- _DATA FOR THE TASK_
[config.mk]
export PLATFORM = sky130hd
export DESIGN_NAME = circular_queue_with_search_top
export DESIGN_NICKNAME = d
export VERILOG_FILES = /design/src/cqs_pkg.sv /design/src/cqs_ram.sv /design/src/cqs_regs.sv /design/src/cqs_ctrl.sv /design/src/cqs_dp.sv /design/src/circular_queue_with_search_top.sv
export SDC_FILE = /design/constraint.sdc
export NUM_CORES = 2
export LEC_CHECK = 0
export ABC_AREA = 1
export BUFFER_PORTS_ARGS = -buffer_cell sky130_fd_sc_hd__buf_2
export CAP_MARGIN = 20
export CORE_ASPECT_RATIO = 1.5
export CORE_MARGIN = 4
export CORE_UTILIZATION = 30
export CTS_BUF_LIST = sky130_fd_sc_hd__clkbuf_4
export DETAILED_ROUTE_END_ITERATION = 16
export PLACE_DENSITY_LB_ADDON = 0.12
export SYNTH_ARGS = -nofsm -noshare
export SYNTH_HDL_FRONTEND = slang
export SYNTH_SLANG_ARGS = --single-unit
[constraint.sdc]
create_clock -name clk -period 9.1 [get_ports clk]
set_input_delay 0.91 -clock clk [delete_from_list [all_inputs] [get_ports clk]]
set_output_delay 0.91 -clock clk [all_outputs]
set_load 0.005 [all_outputs]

- _EXERCISE OBJECTIVE_
Retype the line containing "export CORE_UTILIZATION = 30" and each line after it through the end of the listing, exactly, leaving out everything else.

- _SOLUTION FOR THIS PROBLEM_
export CORE_UTILIZATION = 30
export CTS_BUF_LIST = sky130_fd_sc_hd__clkbuf_4
export DETAILED_ROUTE_END_ITERATION = 16
export PLACE_DENSITY_LB_ADDON = 0.12
export SYNTH_ARGS = -nofsm -noshare
export SYNTH_HDL_FRONTEND = slang
export SYNTH_SLANG_ARGS = --single-unit
[constraint.sdc]
create_clock -name clk -period 9.1 [get_ports clk]
set_input_delay 0.91 -clock clk [delete_from_list [all_inputs] [get_ports clk]]
set_output_delay 0.91 -clock clk [all_outputs]
set_load 0.005 [all_outputs]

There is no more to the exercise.